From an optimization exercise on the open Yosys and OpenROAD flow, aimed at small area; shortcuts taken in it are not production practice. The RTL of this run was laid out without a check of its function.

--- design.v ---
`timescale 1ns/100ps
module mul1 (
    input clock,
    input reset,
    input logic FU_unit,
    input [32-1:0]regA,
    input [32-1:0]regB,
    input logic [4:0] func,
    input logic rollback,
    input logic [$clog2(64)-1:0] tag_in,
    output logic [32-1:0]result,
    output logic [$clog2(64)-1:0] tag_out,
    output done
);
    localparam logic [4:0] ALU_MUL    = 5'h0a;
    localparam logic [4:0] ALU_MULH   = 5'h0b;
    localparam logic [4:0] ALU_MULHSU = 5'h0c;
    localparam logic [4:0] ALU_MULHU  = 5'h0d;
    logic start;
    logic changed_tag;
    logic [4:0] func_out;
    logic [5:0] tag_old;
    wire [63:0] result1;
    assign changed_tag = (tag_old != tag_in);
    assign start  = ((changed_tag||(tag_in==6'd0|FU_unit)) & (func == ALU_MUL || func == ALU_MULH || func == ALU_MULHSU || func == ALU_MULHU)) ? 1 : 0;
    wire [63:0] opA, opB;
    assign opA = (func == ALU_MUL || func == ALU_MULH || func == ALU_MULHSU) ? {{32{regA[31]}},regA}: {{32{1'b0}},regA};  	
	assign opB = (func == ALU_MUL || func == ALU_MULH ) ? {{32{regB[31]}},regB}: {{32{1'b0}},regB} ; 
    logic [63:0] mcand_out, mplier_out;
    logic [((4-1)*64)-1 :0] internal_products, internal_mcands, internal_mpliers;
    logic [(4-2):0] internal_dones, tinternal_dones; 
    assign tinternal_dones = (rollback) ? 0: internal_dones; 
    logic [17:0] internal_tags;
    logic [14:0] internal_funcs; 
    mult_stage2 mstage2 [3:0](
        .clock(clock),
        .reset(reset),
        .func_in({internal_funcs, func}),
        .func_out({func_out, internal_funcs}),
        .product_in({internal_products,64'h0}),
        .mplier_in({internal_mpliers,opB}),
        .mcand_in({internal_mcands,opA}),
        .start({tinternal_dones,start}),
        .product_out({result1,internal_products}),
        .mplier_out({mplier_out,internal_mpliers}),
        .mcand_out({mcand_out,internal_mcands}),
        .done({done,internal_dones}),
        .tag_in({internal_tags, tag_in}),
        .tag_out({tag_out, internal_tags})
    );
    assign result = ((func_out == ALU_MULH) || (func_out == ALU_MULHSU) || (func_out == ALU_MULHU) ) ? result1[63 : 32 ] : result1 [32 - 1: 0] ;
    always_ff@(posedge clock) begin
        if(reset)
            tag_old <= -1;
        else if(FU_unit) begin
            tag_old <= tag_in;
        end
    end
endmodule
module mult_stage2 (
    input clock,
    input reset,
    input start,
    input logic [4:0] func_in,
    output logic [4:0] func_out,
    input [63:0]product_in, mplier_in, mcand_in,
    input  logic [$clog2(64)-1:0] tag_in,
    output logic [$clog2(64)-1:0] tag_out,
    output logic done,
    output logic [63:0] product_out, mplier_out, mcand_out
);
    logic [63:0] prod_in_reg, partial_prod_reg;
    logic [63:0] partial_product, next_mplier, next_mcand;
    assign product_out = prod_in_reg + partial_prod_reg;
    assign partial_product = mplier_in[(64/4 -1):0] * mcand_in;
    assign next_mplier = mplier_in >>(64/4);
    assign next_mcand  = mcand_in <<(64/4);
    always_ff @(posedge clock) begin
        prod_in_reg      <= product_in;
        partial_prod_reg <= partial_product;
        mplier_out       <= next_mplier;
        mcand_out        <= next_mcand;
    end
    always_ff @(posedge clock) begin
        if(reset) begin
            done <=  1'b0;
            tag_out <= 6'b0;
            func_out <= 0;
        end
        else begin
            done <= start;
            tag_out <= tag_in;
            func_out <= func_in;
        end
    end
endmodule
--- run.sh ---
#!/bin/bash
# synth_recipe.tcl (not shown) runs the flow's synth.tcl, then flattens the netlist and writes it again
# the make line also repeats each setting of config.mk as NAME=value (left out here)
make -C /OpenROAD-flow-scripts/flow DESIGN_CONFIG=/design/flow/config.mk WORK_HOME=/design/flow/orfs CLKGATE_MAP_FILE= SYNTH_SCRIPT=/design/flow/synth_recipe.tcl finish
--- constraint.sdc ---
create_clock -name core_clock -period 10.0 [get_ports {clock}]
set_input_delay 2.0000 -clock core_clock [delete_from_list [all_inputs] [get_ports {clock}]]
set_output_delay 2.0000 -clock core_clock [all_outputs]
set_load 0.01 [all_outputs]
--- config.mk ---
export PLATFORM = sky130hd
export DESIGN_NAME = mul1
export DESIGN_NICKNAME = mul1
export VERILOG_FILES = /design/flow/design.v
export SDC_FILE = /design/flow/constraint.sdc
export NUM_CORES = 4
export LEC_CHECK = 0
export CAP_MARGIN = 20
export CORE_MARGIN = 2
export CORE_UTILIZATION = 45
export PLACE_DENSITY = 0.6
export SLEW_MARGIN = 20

* [EXERCISE DETAILS]
Every line of the material is to be set down again verbatim.

* [COMPLETED EXERCISE]
From an optimization exercise on the open Yosys and OpenROAD flow, aimed at small area; shortcuts taken in it are not production practice. The RTL of this run was laid out without a check of its function.

--- design.v ---
`timescale 1ns/100ps
module mul1 (
    input clock,
    input reset,
    input logic FU_unit,
    input [32-1:0]regA,
    input [32-1:0]regB,
    input logic [4:0] func,
    input logic rollback,
    input logic [$clog2(64)-1:0] tag_in,
    output logic [32-1:0]result,
    output logic [$clog2(64)-1:0] tag_out,
    output done
);
    localparam logic [4:0] ALU_MUL    = 5'h0a;
    localparam logic [4:0] ALU_MULH   = 5'h0b;
    localparam logic [4:0] ALU_MULHSU = 5'h0c;
    localparam logic [4:0] ALU_MULHU  = 5'h0d;
    logic start;
    logic changed_tag;
    logic [4:0] func_out;
    logic [5:0] tag_old;
    wire [63:0] result1;
    assign changed_tag = (tag_old != tag_in);
    assign start  = ((changed_tag||(tag_in==6'd0|FU_unit)) & (func == ALU_MUL || func == ALU_MULH || func == ALU_MULHSU || func == ALU_MULHU)) ? 1 : 0;
    wire [63:0] opA, opB;
    assign opA = (func == ALU_MUL || func == ALU_MULH || func == ALU_MULHSU) ? {{32{regA[31]}},regA}: {{32{1'b0}},regA};  	
	assign opB = (func == ALU_MUL || func == ALU_MULH ) ? {{32{regB[31]}},regB}: {{32{1'b0}},regB} ; 
    logic [63:0] mcand_out, mplier_out;
    logic [((4-1)*64)-1 :0] internal_products, internal_mcands, internal_mpliers;
    logic [(4-2):0] internal_dones, tinternal_dones; 
    assign tinternal_dones = (rollback) ? 0: internal_dones; 
    logic [17:0] internal_tags;
    logic [14:0] internal_funcs; 
    mult_stage2 mstage2 [3:0](
        .clock(clock),
        .reset(reset),
        .func_in({internal_funcs, func}),
        .func_out({func_out, internal_funcs}),
        .product_in({internal_products,64'h0}),
        .mplier_in({internal_mpliers,opB}),
        .mcand_in({internal_mcands,opA}),
        .start({tinternal_dones,start}),
        .product_out({result1,internal_products}),
        .mplier_out({mplier_out,internal_mpliers}),
        .mcand_out({mcand_out,internal_mcands}),
        .done({done,internal_dones}),
        .tag_in({internal_tags, tag_in}),
        .tag_out({tag_out, internal_tags})
    );
    assign result = ((func_out == ALU_MULH) || (func_out == ALU_MULHSU) || (func_out == ALU_MULHU) ) ? result1[63 : 32 ] : result1 [32 - 1: 0] ;
    always_ff@(posedge clock) begin
        if(reset)
            tag_old <= -1;
        else if(FU_unit) begin
            tag_old <= tag_in;
        end
    end
endmodule
module mult_stage2 (
    input clock,
    input reset,
    input start,
    input logic [4:0] func_in,
    output logic [4:0] func_out,
    input [63:0]product_in, mplier_in, mcand_in,
    input  logic [$clog2(64)-1:0] tag_in,
    output logic [$clog2(64)-1:0] tag_out,
    output logic done,
    output logic [63:0] product_out, mplier_out, mcand_out
);
    logic [63:0] prod_in_reg, partial_prod_reg;
    logic [63:0] partial_product, next_mplier, next_mcand;
    assign product_out = prod_in_reg + partial_prod_reg;
    assign partial_product = mplier_in[(64/4 -1):0] * mcand_in;
    assign next_mplier = mplier_in >>(64/4);
    assign next_mcand  = mcand_in <<(64/4);
    always_ff @(posedge clock) begin
        prod_in_reg      <= product_in;
        partial_prod_reg <= partial_product;
        mplier_out       <= next_mplier;
        mcand_out        <= next_mcand;
    end
    always_ff @(posedge clock) begin
        if(reset) begin
            done <=  1'b0;
            tag_out <= 6'b0;
            func_out <= 0;
        end
        else begin
            done <= start;
            tag_out <= tag_in;
            func_out <= func_in;
        end
    end
endmodule
--- run.sh ---
#!/bin/bash
# synth_recipe.tcl (not shown) runs the flow's synth.tcl, then flattens the netlist and writes it again
# the make line also repeats each setting of config.mk as NAME=value (left out here)
make -C /OpenROAD-flow-scripts/flow DESIGN_CONFIG=/design/flow/config.mk WORK_HOME=/design/flow/orfs CLKGATE_MAP_FILE= SYNTH_SCRIPT=/design/flow/synth_recipe.tcl finish
--- constraint.sdc ---
create_clock -name core_clock -period 10.0 [get_ports {clock}]
set_input_delay 2.0000 -clock core_clock [delete_from_list [all_inputs] [get_ports {clock}]]
set_output_delay 2.0000 -clock core_clock [all_outputs]
set_load 0.01 [all_outputs]
--- config.mk ---
export PLATFORM = sky130hd
export DESIGN_NAME = mul1
export DESIGN_NICKNAME = mul1
export VERILOG_FILES = /design/flow/design.v
export SDC_FILE = /design/flow/constraint.sdc
export NUM_CORES = 4
export LEC_CHECK = 0
export CAP_MARGIN = 20
export CORE_MARGIN = 2
export CORE_UTILIZATION = 45
export PLACE_DENSITY = 0.6
export SLEW_MARGIN = 20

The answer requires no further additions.